Plutocracy and the Debt Ceiling Debate

Plutocracy and the Debt Ceiling Debate

 

By Sam Pizzigati

July 21, 2011 - 5:58pm ET

http://www.ourfuture.org/blog-entry/2011072921/plutocracy-and-debt-ceiling-debate

 

Looking for a lesson in the goings-on in D.C. these

days? Here's one: The more our nation's wealth

concentrates, the more our democratic give-and-take

becomes all take -- by the rich.

 

Once upon a time in America, back a century ago, our

nation's rich paid virtually nothing in taxes to the

federal government. And that same federal government did

virtually nothing to better the lives of average

Americans.

 

But those average Americans would do battle, over the

next half century, to rein in the rich and the

corporations that made them ever richer. And that

struggle would prove remarkably successful. By the

1950s, America's rich and the corporations they ran were

paying significant chunks of their annual incomes in

taxes - and the federal projects and programs these

taxes helped finance were actually improving average

American lives.

 

America's wealthy, predictably, counterattacked -- and,

by the 1980s, they were scoring successes of their own.

 

Today, the rich and their corporations no longer bear

anything close to their rightful share of the nation's

tax burden. The federal government, given this revenue

shortfall, is having a harder and harder time funding

initiatives that help average working families. The

result: a "debt crisis."

 

This "debt crisis" in no way had to happen. No natural

disaster, no tsunami, has suddenly pounded the United

States out of fiscal balance. We have simply suffered a

colossal political failure. Our powers that be, by

feeding the rich and their corporations one massive tax

break after another, have thrown a monstrous monkey

wrench into our national finances.

 

Some numbers -- from an Institute for Policy Studies

report released this past spring -- can help us better

visualize just how monumental this political failure has

been.

 

If corporations and households taking in $1 million or

more in income each year were now paying taxes at the

same annual rates as they did back in 1961, the IPS

researchers found, the federal treasury would be

collecting an additional $716 billion a year.

 

In other words, if the federal government started taxing

the wealthy and their corporations at the same rates in

effect a half-century ago, the federal debt to investors

would almost totally vanish over the next decade.

 

Similarly stunning numbers have come, earlier this

month, from MIT economist Peter Diamond and the

University of California's Emmanuel Saez, the world's

top authority on the incomes of the ultra-rich. These

two scholars have shared some fascinating "what ifs"

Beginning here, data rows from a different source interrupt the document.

This design comes from an exercise in tuning for small area, a short achievable clock period and few clock cycles on the open sky130 flow, not from production work.
No activity file was given, so power comes from the tool's default toggle rates.

the reference run:
## interp_pair
module interp_pair (
    input  wire        clk,
    input  wire        rst,
    input  wire        req_valid,
    output wire        req_ready,
    input  wire        req_unit,
    input  wire [4:0]  req_sel,
    input  wire [31:0] req_wdata,
    output reg         resp_valid,
    output reg  [31:0] resp_rdata
);
Size in the first run: about 5600 cells after synthesis, ~650 flip-flops, roughly 75 I/O pins, ~0.051 sq mm of cells after synthesis.
==> flow/config.mk <==
export PLATFORM = sky130hd
export DESIGN_NAME = interp_pair
export DESIGN_NICKNAME = interp_pair
export VERILOG_FILES = /design/flow/design.v
export SDC_FILE = /design/flow/constraint.sdc
export NUM_CORES = 4
export LEC_CHECK = 0
export CAP_MARGIN = 20
export CELL_PAD_IN_SITES_DETAIL_PLACEMENT = 1
export CELL_PAD_IN_SITES_GLOBAL_PLACEMENT = 2
export CORE_MARGIN = 2
export CORE_UTILIZATION = 30
export PLACE_DENSITY = 0.45
export SLEW_MARGIN = 20
==> flow/constraint.sdc <==
create_clock -name core_clock -period 16.0 [get_ports {clk}]
set_input_delay 3.2000 -clock core_clock [delete_from_list [all_inputs] [get_ports {clk}]]
set_output_delay 3.2000 -clock core_clock [all_outputs]
set_load 0.01 [all_outputs]
standard.sh (not shown) runs the stock make flow with config.mk's settings and CLKGATE_MAP_FILE= SYNTH_SCRIPT=/design/flow/synth_recipe.tcl, a recipe that flattens the netlist after the stock synthesis.
==> flow/flow/run.sh <==
#!/bin/bash
set -euo pipefail
MARGIN=${MARGIN:-8}
bash standard.sh SETUP_SLACK_MARGIN=$MARGIN finish > standard_make.log 2>&1
The reference run reached the final stage; the timing, DRC and antenna checks on its layout passed.
[inputs] the trial run vs the reference run
--- a/flow/design.v
+++ b/flow/design.v
@@ -235,40 +235,40 @@
     wire [31:0] clamp0 = below ? b0 : (over ? b1 : sres0);
     wire [7:0]  alpha = sres1[7:0];
     wire        bsgn  = c1[15];
     wire        we0   = r_v && !r_u;
     wire        wb01  = we0 && (r_sel == 5'h1F);
     wire [31:0] nb0   = (we0 && r_sel == 5'h12) ? r_wd :
                         wb01 ? {{16{sg0_u0 & r_wd[15]}}, r_wd[15:0]} :
-                        (b00 & {32{~z0[2]}});
+                        (b00 & {32{~z0n[2]}});
     wire [31:0] nb1   = (we0 && r_sel == 5'h13) ? r_wd :
                         wb01 ? {{16{c01s & r_wd[31]}}, r_wd[31:16]} :
-                        (b01 & {32{~z0[3]}});
-    wire        nsg   = (we0 && r_sel == 5'h1C) ? r_wd[15] : (c01[15] & ~z0[6]);
-    wire [32:0] diff_n = {nsg & nb1[31], nb1} - {nsg & nb0[31], nb0};
+                        (b01 & {32{~z0n[3]}});
+    wire        nsg   = (we0 && r_sel == 5'h1C) ? r_wd[15] : (c01[15] & ~z0n[6]);
     reg  [32:0] diff;
-    reg  [34:0] diff3;            
-    always @(posedge clk) begin
-        diff  <= diff_n;
-        diff3 <= {{2{diff_n[32]}}, diff_n} + {diff_n[32], diff_n, 1'b0};
-    end
-    wire [34:0] d1 = {{2{diff[32]}}, diff};
-    wire [34:0] d2 = {diff[32], diff, 1'b0};
-    wire [34:0] m0 = alpha[1] ? (alpha[0] ? diff3 : d2) : (alpha[0] ? d1 : 35'd0);
-    wire [34:0] m1 = alpha[3] ? (alpha[2] ? diff3 : d2) : (alpha[2] ? d1 : 35'd0);
-    wire [34:0] m2 = alpha[5] ? (alpha[4] ? diff3 : d2) : (alpha[4] ? d1 : 35'd0);
-    wire [34:0] m3 = alpha[7] ? (alpha[6] ? diff3 : d2) : (alpha[6] ? d1 : 35'd0);
-    wire [39:0] pp0 = {4'd0, ~m0[34], m0[33:0]} + 40'hAC_0000_0000;
-    wire [39:0] pp1 = {2'd0, ~m1[34], m1[33:0], 2'd0};
-    wire [39:0] pp2 = {~m2[34], m2[33:0], 4'd0};
-    wire [39:0] pp3 = {m3[33:0], 6'd0};
-    wire [39:0] ppb = {b0, {8{bsgn & diff[32]}}};
+    always @(posedge clk)
+        diff <= {nsg & nb1[31], nb1} - {nsg & nb0[31], nb0};
+    wire        dneg  = diff[32];
+    wire [39:0] pp0, pp1, pp2, pp3, pp4, pp5, pp6, pp7, ppb;
+    assign pp0 = {6'd0, ~(alpha[0] & dneg), (alpha[0] & dneg), {32{alpha[0]}} & diff[31:0]};
+    assign pp1 = {6'd0, ~(alpha[1] & dneg), {32{alpha[1]}} & diff[31:0], 1'd0};
+    assign pp2 = {5'd0, ~(alpha[2] & dneg), {32{alpha[2]}} & diff[31:0], 2'd0};
+    assign pp3 = {4'd0, ~(alpha[3] & dneg), {32{alpha[3]}} & diff[31:0], 3'd0};
+    assign pp4 = {3'd0, ~(alpha[4] & dneg), {32{alpha[4]}} & diff[31:0], 4'd0};
+    assign pp5 = {2'd0, ~(alpha[5] & dneg), {32{alpha[5]}} & diff[31:0], 5'd0};
+    assign pp6 = {1'd0, ~(alpha[6] & dneg), {32{alpha[6]}} & diff[31:0], 6'd0};
+    assign pp7 = {      ~(alpha[7] & dneg), {32{alpha[7]}} & diff[31:0], 7'd0};
+    assign ppb = {b0, {8{bsgn & dneg}}};
     wire [39:0] s1 = pp0 ^ pp1 ^ pp2, k1 = {(pp0 & pp1) | (pp0 & pp2) | (pp1 & pp2), 1'b0};
-    wire [39:0] s2 = pp3 ^ ppb ^ s1,  k2 = {(pp3 & ppb) | (pp3 & s1) | (ppb & s1), 1'b0};
-    wire [39:0] s7 = s2 ^ k2 ^ k1,    k7 = {(s2 & k2) | (s2 & k1) | (k2 & k1), 1'b0};
+    wire [39:0] s2 = pp3 ^ pp4 ^ pp5, k2 = {(pp3 & pp4) | (pp3 & pp5) | (pp4 & pp5), 1'b0};
+    wire [39:0] s3 = pp6 ^ pp7 ^ ppb, k3 = {(pp6 & pp7) | (pp6 & ppb) | (pp7 & ppb), 1'b0};
+    wire [39:0] s4 = s1 ^ k1 ^ s2,    k4 = {(s1 & k1) | (s1 & s2) | (k1 & s2), 1'b0};
+    wire [39:0] s5 = k2 ^ s3 ^ k3,    k5 = {(k2 & s3) | (k2 & k3) | (s3 & k3), 1'b0};
+    wire [39:0] s6 = s4 ^ k4 ^ s5,    k6 = {(s4 & k4) | (s4 & s5) | (k4 & s5), 1'b0};
+    wire [39:0] s7 = s6 ^ k6 ^ k5,    k7 = {(s6 & k6) | (s6 & k5) | (k6 & k5), 1'b0};
     wire [39:0] bsum;
     interp_ksadd #(.W(40)) u_bsum (.a(s7), .b(k7), .cin(1'b0), .s(bsum));
     wire [31:0] blend1 = bsum[39:8];
     wire [31:0] force0 = {2'b00, f0, 28'd0};
     wire [31:0] force1 = {2'b00, f1, 28'd0};
     wire [31:0] lane0 = do_blend ? {24'd0, alpha}
                                  : ((do_clamp ? clamp0 : add0) | force0);
### Flow results
Per the comparison of the trial run with the reference run, cell count after placement fell 98; initial antenna violation count went up; via count -650. Compared with the reference run, the trial run shows a share of final-layout standard cells stronger than drive strength 1 that is 0.78 points higher. Changes observed in the trial run relative to the reference run: post-layout worst setup margin decreased by 72 ps relative to the old numbers, largest driver fanout on the critical path decreased by 7 relative to the old numbers. Leading cell type in the layout, fill and taps excluded: sky130_fd_sc_hd__nand2_1 -> the trial run, sky130_fd_sc_hd__nor2_1 -> the reference run. From the reference run to the trial run the numbers moved as follows: parity-gate share of the synthesized area counting xor and xnor cells decreased by 0.72 points relative to the old numbers; distinct cell type count after synthesis increased by 16 relative to the old numbers; highest clock rate lower. Final design instance area without fill (the trial run over the reference run): increase, 1.2%. Result: PASS for each of the trial run and the reference run. Number of storage elements in the synthesis netlist, the trial run and the reference run, lower one = the trial run. Power density of the placed cells: the trial run lower than the reference run. Delta (the trial run minus the reference run): routing usage on met3 now smaller, synthesis-to-layout area growth now larger.
Function was not checked in any run of this note: the RTL went through the layout flow alone.

[re-timing with driven ports]
How much do the figures lean on ideal ports? The routed layouts below were timed once more, with nothing changed but the port constraints.
Step 1: set_driving_cell puts a clkbuf_16 on clk and a buf_2 on each other input, an assumption about the parent block.
Step 2 also shifts input and output timing later by t, the mid clock arrival at the registers, as if the neighbouring blocks saw the same clock.
Slacks: no drivers / after step 1 / after step 2; pairs: no drivers / after step 1.
run	shift t [ns]	setup slack, ns	worst setup path after step 2	worst slew at a driven data input, ns
the reference run	0.815	7.882 / 7.882 / 7.882	register to register	0.04
the trial run	0.812	7.811 / 7.811 / 7.480	input to register	0.06
After both steps setup and hold are still met in every run listed. The setup slack of the trial run, which loses most, moves by 0.000 ns with the drivers and by -0.331 ns with both steps.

that dramatize how spectacularly the incomes of our

wealthiest have soared over recent decades.

 

In 2007, Diamond and Saez point out, taxpayers in the

nation's top 1 percent actually paid, on average, 22.4

percent of their incomes in federal taxes. If  that

actual tax burden were to about double to 43.5 percent,

the top 1 percenter share of our national after-tax

income would still be twice as high as the top 1

percent's after-tax income share in 1970.

 

So why aren't we taxing the rich? Why are we now

suffering such fearsome "debt crisis" angst? Why are our

politicos so intent on shoving the "fiscal discipline"

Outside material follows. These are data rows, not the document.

What follows belongs to an exercise in optimizing a design on an open flow for small area; a production flow would make more cautious choices. Function was checked by simulation only, so behaviour that the tests miss may differ from the original.

===== design/flow/config.mk =====
export PLATFORM = sky130hd
export DESIGN_NAME = pp_core
export DESIGN_NICKNAME = pp_core
export VERILOG_FILES = /design/flow/design.v
export SDC_FILE = /design/flow/constraint.sdc
export NUM_CORES = 4
export LEC_CHECK = 0
export CAP_MARGIN = 20
export CORE_MARGIN = 2
export CORE_UTILIZATION = 40
export CTS_CLUSTER_DIAMETER = 150
export CTS_CLUSTER_SIZE = 30
export PLACE_DENSITY = 0.6
export SLEW_MARGIN = 20
export SYNTH_HIERARCHICAL = 1

===== design/flow/constraint.sdc =====
create_clock -name core_clock -period 12.0 [get_ports {clk}]
set_input_delay 2.4000 -clock core_clock [delete_from_list [all_inputs] [get_ports {clk}]]
set_output_delay 2.4000 -clock core_clock [all_outputs]
set_load 0.01 [all_outputs]

===== design/flow/design.v =====
module pp_core (
    input  wire         clk,
    input  wire         rst,
    input  wire         cmd_valid,
    output wire         cmd_ready,
    input  wire [3:0]   cmd_code,
    input  wire [271:0] cmd_arg,
    output reg          rsp_valid,
    output reg  [1:0]   rsp_status,
    output wire [65:0]  rsp_data,
    output reg          tx_open_req,
    input  wire         tx_open_ack,
    input  wire         tx_open_ok,
    output reg          tx_wr_valid,
    output wire [31:0]  tx_wr_data,
    input  wire         tx_done,
    input  wire         tx_fail,
    output reg          tx_close,
    output wire [1:0]   phase,
    output wire [2:0]   err,
    output wire [1:0]   dstate
);
    localparam C_PARH   = 4'h1, C_PAR32 = 4'h2, C_ENCW  = 4'h3, C_TOBYTES = 4'h4,
               C_COUNT  = 4'h5, C_CMASK = 4'h6, C_PACKH = 4'h7, C_PACKB   = 4'h8,
               C_ENCPAT = 4'h9, C_LOAD  = 4'hA, C_START = 4'hB, C_LEN     = 4'hC,
               C_GET    = 4'hD, C_TICK  = 4'hE, C_STOP  = 4'hF;
    localparam PH_BUILD = 2'd0, PH_PLAY = 2'd1, PH_STOPPED = 2'd2, PH_HALT = 2'd3;
    localparam ST_OK = 2'd0, ST_REFUSED = 2'd1, ST_ERROR = 2'd2;
    localparam E_NONE = 3'd0, E_CONFIG = 3'd1, E_OPEN = 3'd2, E_WRITE = 3'd3, E_INDEX = 3'd4;
    reg  [511:0] cat;
    reg  [6:0]  cat_len;
    reg  [5:0]  cursor;
    reg  [1:0]  cnt_hi;               
    reg  [1:0]  cnt_lo;               
    reg  [1:0]  phase_r;
    reg  [2:0]  err_r;
    reg         stop_req;
    reg         wr_hdr;               
    reg         wr_body;              
    reg         open_wait;            
    reg  [31:0] rw;                   
    reg  [7:0]  rc;                   
    reg         f_low;                
    reg         f_ent;                
    reg         f_tick;               
    assign phase  = phase_r;
    assign err    = err_r;
    assign dstate = cnt_hi;
    wire busy = wr_hdr | wr_body;
    assign cmd_ready = !rst && !open_wait && (!busy || cmd_code == C_STOP);
    wire   accept    = cmd_valid && cmd_ready;
    wire [31:0] w = cmd_arg[31:0];
    wire        p_lo, p_hi;           
    wire        p_w  = p_lo ^ p_hi;
    wire [8:0]  count;
    pp_popcnt u_pop (.s(cmd_arg[255:0]), .c(count), .p_lo(p_lo), .p_hi(p_hi));
    wire [3:0]  code_eff = busy ? C_TICK : cmd_code;
    wire        sel_cur = code_eff[3] & code_eff[2] & code_eff[1];
    wire        sel_pp  = code_eff[0] & ~code_eff[2];
    wire [15:0] pm = sel_cur ? {10'd0, cursor} : sel_pp ? cmd_arg[271:256] : cmd_arg[15:0];
    wire [2:0]  m3oh;
    wire        id_par;
    pp_mod3 u_m3 (.p(pm), .oh(m3oh), .par8(id_par));
    wire [8:0]  mask = {{3{m3oh[2]}}, {3{m3oh[1]}}, {3{m3oh[0]}}};
    wire [31:0] body = {pm[7:0], mask, 14'd0, ~id_par};
    wire [5:0]  slot;
    wire [6:0]  sc;
    pp_ha a_s0 (.a(cat_len[0]), .b(~pm[0]), .s(slot[0]), .co(sc[1]));
    genvar gi;
    generate
        for (gi = 1; gi < 6; gi = gi + 1) begin : g_slot
            pp_fa a_s (.a(cat_len[gi]), .b(~pm[gi]), .c(sc[gi]), .s(slot[gi]), .co(sc[gi+1]));
        end
    endgenerate
    wire        slot_neg = ~(cat_len[6] | sc[6]);
    wire [7:0]  rd;
    pp_rdmux u_rd (.d(cat), .a(slot), .q(rd));
    wire        get_bad = slot_neg | (|cmd_arg[15:6]);
    wire [1:0]  cnt_lo_nx = (cnt_lo == 2'd2) ? 2'd0 : cnt_lo + 2'd1;
    wire [1:0]  cnt_hi_nx = (cnt_lo != 2'd2) ? cnt_hi : (cnt_hi == 2'd2) ? 2'd0 : cnt_hi + 2'd1;
    wire [5:0]  cursor_inc;
    wire [5:0]  cic;
    assign cursor_inc[0] = ~cursor[0];
    assign cic[1] = cursor[0];
    generate
        for (gi = 1; gi < 5; gi = gi + 1) begin : g_cinc
            pp_ha a_c (.a(cursor[gi]), .b(cic[gi]), .s(cursor_inc[gi]), .co(cic[gi+1]));
        end
    endgenerate
    assign cursor_inc[5] = cursor[5] ^ cic[5];
    wire [5:0]  cursor_nx = (slot == 6'd0) ? 6'd0 : cursor_inc;
    wire [6:0]  len_inc;
    wire [6:0]  lic;
    assign len_inc[0] = ~cat_len[0];
    assign lic[1] = cat_len[0];
    generate
        for (gi = 1; gi < 6; gi = gi + 1) begin : g_linc
            pp_ha a_l (.a(cat_len[gi]), .b(lic[gi]), .s(len_inc[gi]), .co(lic[gi+1]));
        end
    endgenerate
    assign len_inc[6] = cat_len[6] ^ lic[6];
    reg [31:0] rw_nx;
    always @* begin
        case (code_eff)
            C_PARH:    rw_nx = {30'd0, p_hi, p_lo};
            C_PAR32:   rw_nx = {31'd0, p_w};
            C_ENCW:    rw_nx = {w[31:1], w[0] ^ p_w};
            C_TOBYTES: rw_nx = w;
            C_COUNT:   rw_nx = {23'd0, count};
            C_CMASK:   rw_nx = {23'd0, mask};
            C_PACKH:   rw_nx = {4'hF, cmd_arg[7:0], 20'h42000};
            C_PACKB:   rw_nx = {cmd_arg[7:0], cmd_arg[16:8], 15'd0};
            C_LOAD:    rw_nx = {25'd0, cat_len[6] ? 7'd1 : cat_len};
            C_START:   rw_nx = {29'd0, E_CONFIG};
            C_LEN:     rw_nx = {25'd0, cat_len};
            C_GET:     rw_nx = get_bad ? {29'd0, E_INDEX} : body;
            default:   rw_nx = body;              
        endcase
    end
    wire [31:0] hdr = {4'hF, rc, 20'h42000} | {31'd0, ^rc};
    wire [31:0] tbody = rw & 32'hFFFF8001;
    assign rsp_data = ({66{f_low}}  & {34'd0, rw})
                    | ({66{f_ent}}  & {2'd0, hdr, 32'd0})
                    | ({66{f_tick}} & {hdr, tbody, cnt_hi});
    assign tx_wr_data = wr_body ? tbody : hdr;
    always @(posedge clk) begin
        rw <= open_wait ? {29'd0, E_OPEN} : rw_nx;
        rc <= code_eff[2] ? rd : count[7:0];
    end
    always @(posedge clk) begin
        f_low  <= 1'b0;
        f_ent  <= 1'b0;
        f_tick <= 1'b0;
        if (open_wait) begin
            f_low <= !tx_open_ok;
        end else if (accept) begin
            case (cmd_code)
                C_PARH, C_PAR32, C_ENCW, C_TOBYTES, C_COUNT, C_CMASK, C_PACKH, C_PACKB, C_LEN:
                    f_low <= 1'b1;
                C_ENCPAT: begin
                    f_low <= 1'b1;
                    f_ent <= 1'b1;
                end
                C_LOAD:  f_low <= phase_r == PH_BUILD;
                C_START: f_low <= phase_r == PH_BUILD && cat_len == 7'd0;
                C_GET: begin
                    f_low <= 1'b1;
                    f_ent <= !get_bad;
                end
                C_TICK:  f_tick <= phase_r == PH_PLAY && !stop_req;
                default: ;
            endcase
        end
    end
    always @(posedge clk) begin
        rsp_status <= ST_OK;
        if (rst) begin
            cat_len     <= 7'd0;
            cursor      <= 6'd0;
            cnt_hi      <= 2'd0;
            cnt_lo      <= 2'd0;
            phase_r     <= PH_BUILD;
            err_r       <= E_NONE;
            stop_req    <= 1'b0;
            wr_hdr      <= 1'b0;
            wr_body     <= 1'b0;
            open_wait   <= 1'b0;
            rsp_valid   <= 1'b0;
            tx_open_req <= 1'b0;
            tx_wr_valid <= 1'b0;
            tx_close    <= 1'b0;
        end else begin
            rsp_valid   <= 1'b0;
            tx_open_req <= 1'b0;
            tx_wr_valid <= 1'b0;
            tx_close    <= 1'b0;
            if (open_wait) begin
                if (tx_open_ack) begin
                    open_wait <= 1'b0;
                    rsp_valid <= 1'b1;
                    if (tx_open_ok) begin
                        cursor     <= 6'd0;
                        cnt_hi     <= 2'd0;
                        cnt_lo     <= 2'd0;
                        phase_r    <= PH_PLAY;
                        rsp_status <= ST_OK;
                    end else begin
                        if (err_r == E_NONE) err_r <= E_OPEN;
                        phase_r    <= PH_HALT;
                        rsp_status <= ST_ERROR;
                    end
                end
            end else if (busy) begin
                if (tx_done) begin
                    wr_hdr  <= 1'b0;
                    wr_body <= 1'b0;
                    if (wr_body) cursor <= cursor_nx;
                    if (tx_fail) begin
                        if (err_r == E_NONE) err_r <= E_WRITE;
                        tx_close <= 1'b1;           
                        phase_r  <= PH_HALT;
                    end else if (wr_hdr) begin
                        tx_wr_valid <= 1'b1;
                        wr_body     <= 1'b1;
                    end
                end
            end
            if (accept) begin
                rsp_valid  <= 1'b1;
                rsp_status <= ST_OK;
                case (cmd_code)
                    C_LOAD: begin
                        if (phase_r != PH_BUILD) begin
                            rsp_status <= ST_REFUSED;
                        end else if (cat_len[6]) begin
                            if (err_r == E_NONE) err_r <= E_CONFIG;
                            phase_r    <= PH_HALT;
                            rsp_status <= ST_ERROR;
                        end else begin
                            cat_len <= len_inc;
                        end
                    end
                    C_START: begin
                        if (phase_r != PH_BUILD) begin
                            rsp_status <= ST_REFUSED;
                        end else if (cat_len == 7'd0) begin
                            if (err_r == E_NONE) err_r <= E_CONFIG;
                            phase_r    <= PH_HALT;
                            rsp_status <= ST_ERROR;
                        end else begin
                            rsp_valid   <= 1'b0;
                            tx_open_req <= 1'b1;
                            open_wait   <= 1'b1;
                        end
                    end
                    C_GET: begin
                        if (get_bad) begin
                            if (err_r == E_NONE) err_r <= E_INDEX;
                            if (phase_r == PH_PLAY) tx_close <= 1'b1;
                            phase_r    <= PH_HALT;
                            rsp_status <= ST_ERROR;
                        end
                    end
                    C_TICK: begin
                        if (phase_r != PH_PLAY) begin
                            rsp_status <= ST_REFUSED;
                        end else if (stop_req) begin
                            tx_close <= 1'b1;
                            phase_r  <= PH_STOPPED;
                        end else begin
                            cnt_hi      <= cnt_hi_nx;
                            cnt_lo      <= cnt_lo_nx;
                            tx_wr_valid <= 1'b1;
                            wr_hdr      <= 1'b1;
                        end
                    end
                    C_STOP:    stop_req <= 1'b1;
                    4'h0:      rsp_status <= ST_REFUSED;    
                    default: ;
                endcase
            end
        end
    end
    always @(posedge clk) begin
        if (!rst && accept && cmd_code == C_LOAD && phase_r == PH_BUILD && !cat_len[6])
            cat <= {cat[503:0], count[7:0]};
    end
endmodule
module pp_rdmux (input wire [511:0] d, input wire [5:0] a, output wire [7:0] q);
    wire [7:0] col = 8'd1 << a[2:0];
    wire [7:0] row = 8'd1 << a[5:3];
    genvar h, b, l;
    generate
        for (b = 0; b < 8; b = b + 1) begin : g_bit
            wire [7:0] grp;
            for (h = 0; h < 8; h = h + 1) begin : g_grp
                wire [7:0] dd;
                for (l = 0; l < 8; l = l + 1) begin : g_l
                    assign dd[l] = d[64*h + 8*l + b];
                end
                pp_ao8 u_g (.d(dd), .s(col), .q(grp[h]));
            end
            pp_ao8 u_r (.d(grp), .s(row), .q(q[b]));
        end
    endgenerate
endmodule
module pp_ao8 (input wire [7:0] d, input wire [7:0] s, output wire q);
    wire n0, n1;
    pp_aoi222 u0 (.a(d[2:0]), .s(s[2:0]), .y(n0));
    pp_aoi222 u1 (.a(d[5:3]), .s(s[5:3]), .y(n1));
    assign q = ~(n0 & n1) | (d[6] & s[6]) | (d[7] & s[7]);
endmodule
module pp_aoi222 (input wire [2:0] a, input wire [2:0] s, output wire y);
    assign y = ~((a[0] & s[0]) | (a[1] & s[1]) | (a[2] & s[2]));
endmodule
module pp_mod3 (input wire [15:0] p, output wire [2:0] oh, output wire par8);
    wire s1a, c1a, s1b, c1b, s2a, c2a, s2b, c2b;
    pp_fa f0 (.a(p[0]),  .b(p[2]),  .c(p[4]),  .s(s1a), .co(c1a));
    pp_fa f1 (.a(p[8]),  .b(p[10]), .c(p[12]), .s(s1b), .co(c1b));
    pp_fa f2 (.a(p[1]),  .b(p[3]),  .c(p[5]),  .s(s2a), .co(c2a));
    pp_fa f3 (.a(p[9]),  .b(p[11]), .c(p[13]), .s(s2b), .co(c2b));
    assign par8 = s1a ^ s2a ^ p[6] ^ p[7];
    wire x1, y1, x2, y2, z1, t1, z2, t2;
    pp_fa f4 (.a(s1a), .b(s1b), .c(p[6]), .s(x1), .co(y1));
    pp_fa f5 (.a(p[14]), .b(c2a), .c(c2b), .s(x2), .co(y2));
    pp_fa f6 (.a(c1a), .b(c1b), .c(s2a), .s(z1), .co(t1));
    pp_fa f7 (.a(s2b), .b(p[7]), .c(p[15]), .s(z2), .co(t2));
    wire u1, v1, u2, v2;
    pp_fa f8 (.a(x1), .b(x2), .c(t1), .s(u1), .co(v1));
    pp_fa f9 (.a(y1), .b(y2), .c(z1), .s(u2), .co(v2));
    wire a, b, c, d;
    pp_fa f10 (.a(u1), .b(t2), .c(v2), .s(a), .co(b));
    pp_fa f11 (.a(v1), .b(u2), .c(z2), .s(c), .co(d));
    wire e, f, g, h;
    pp_ha h0 (.a(a), .b(d), .s(e), .co(f));
    pp_fa f12 (.a(b), .b(c), .c(f), .s(g), .co(h));
    assign oh[0] = (~e & ~h & ~g) | ((e ^ h) & g);
    assign oh[1] = ((e ^ h) & ~g) | (e & h & g);
    assign oh[2] = (e & h & ~g) | (~e & ~h & g);
endmodule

of layoffs and cutbacks -- austerity -- down the throats

of average Americans?

 

No mystery here. Our political system is failing to tax

the rich because the rich have fortunes large enough to

buy off the political system. Again, some numbers can

help us better visualize that plutocratic big picture.

 

In 2008, the IRS revealed this past May, 400 Americans

reported at least $110 million in income on their

federal tax returns. These 400 averaged $270.5 million

each, the second-highest U.S. top 400 average income on

record.

 

In 1955, by contrast, America's top 400 averaged -- in

2008 dollars -- a mere $13.3 million. In other words, the

top 400 in 2008 reported incomes that, after taking

inflation into account, amounted to more than 20 times

the incomes of America's top 400 a half-century ago.

 

But 1955's top 400 didn't just make far less than 2008's

top 400. The rich in 1955 paid far more of their income

in taxes than today's rich. In 2008, the new IRS data

show, the top 400 paid only 18.1 percent of their total

incomes in federal income tax. The top 400 in 1955 paid

51.2 percent of their total incomes in tax.

 

The bottom line: After taxes, and after adjusting for

inflation, 2008's top 400 had a staggering $38.5 billion

more left in their pockets than 1955's most awesomely

affluent.

 

Multiply that near $40 billion by the annual tax savings

the rest of America's richest 1 percent have enjoyed

over recent years and you have an enormous war chest for

waging class war, billions upon billions of dollars

available for bankrolling think tanks and candidates and

right-wing media.

 

In the face of these billions, should the rest of us,

America's vast non-rich majority, just toss in the

towel? Our counterparts a century ago certainly didn't.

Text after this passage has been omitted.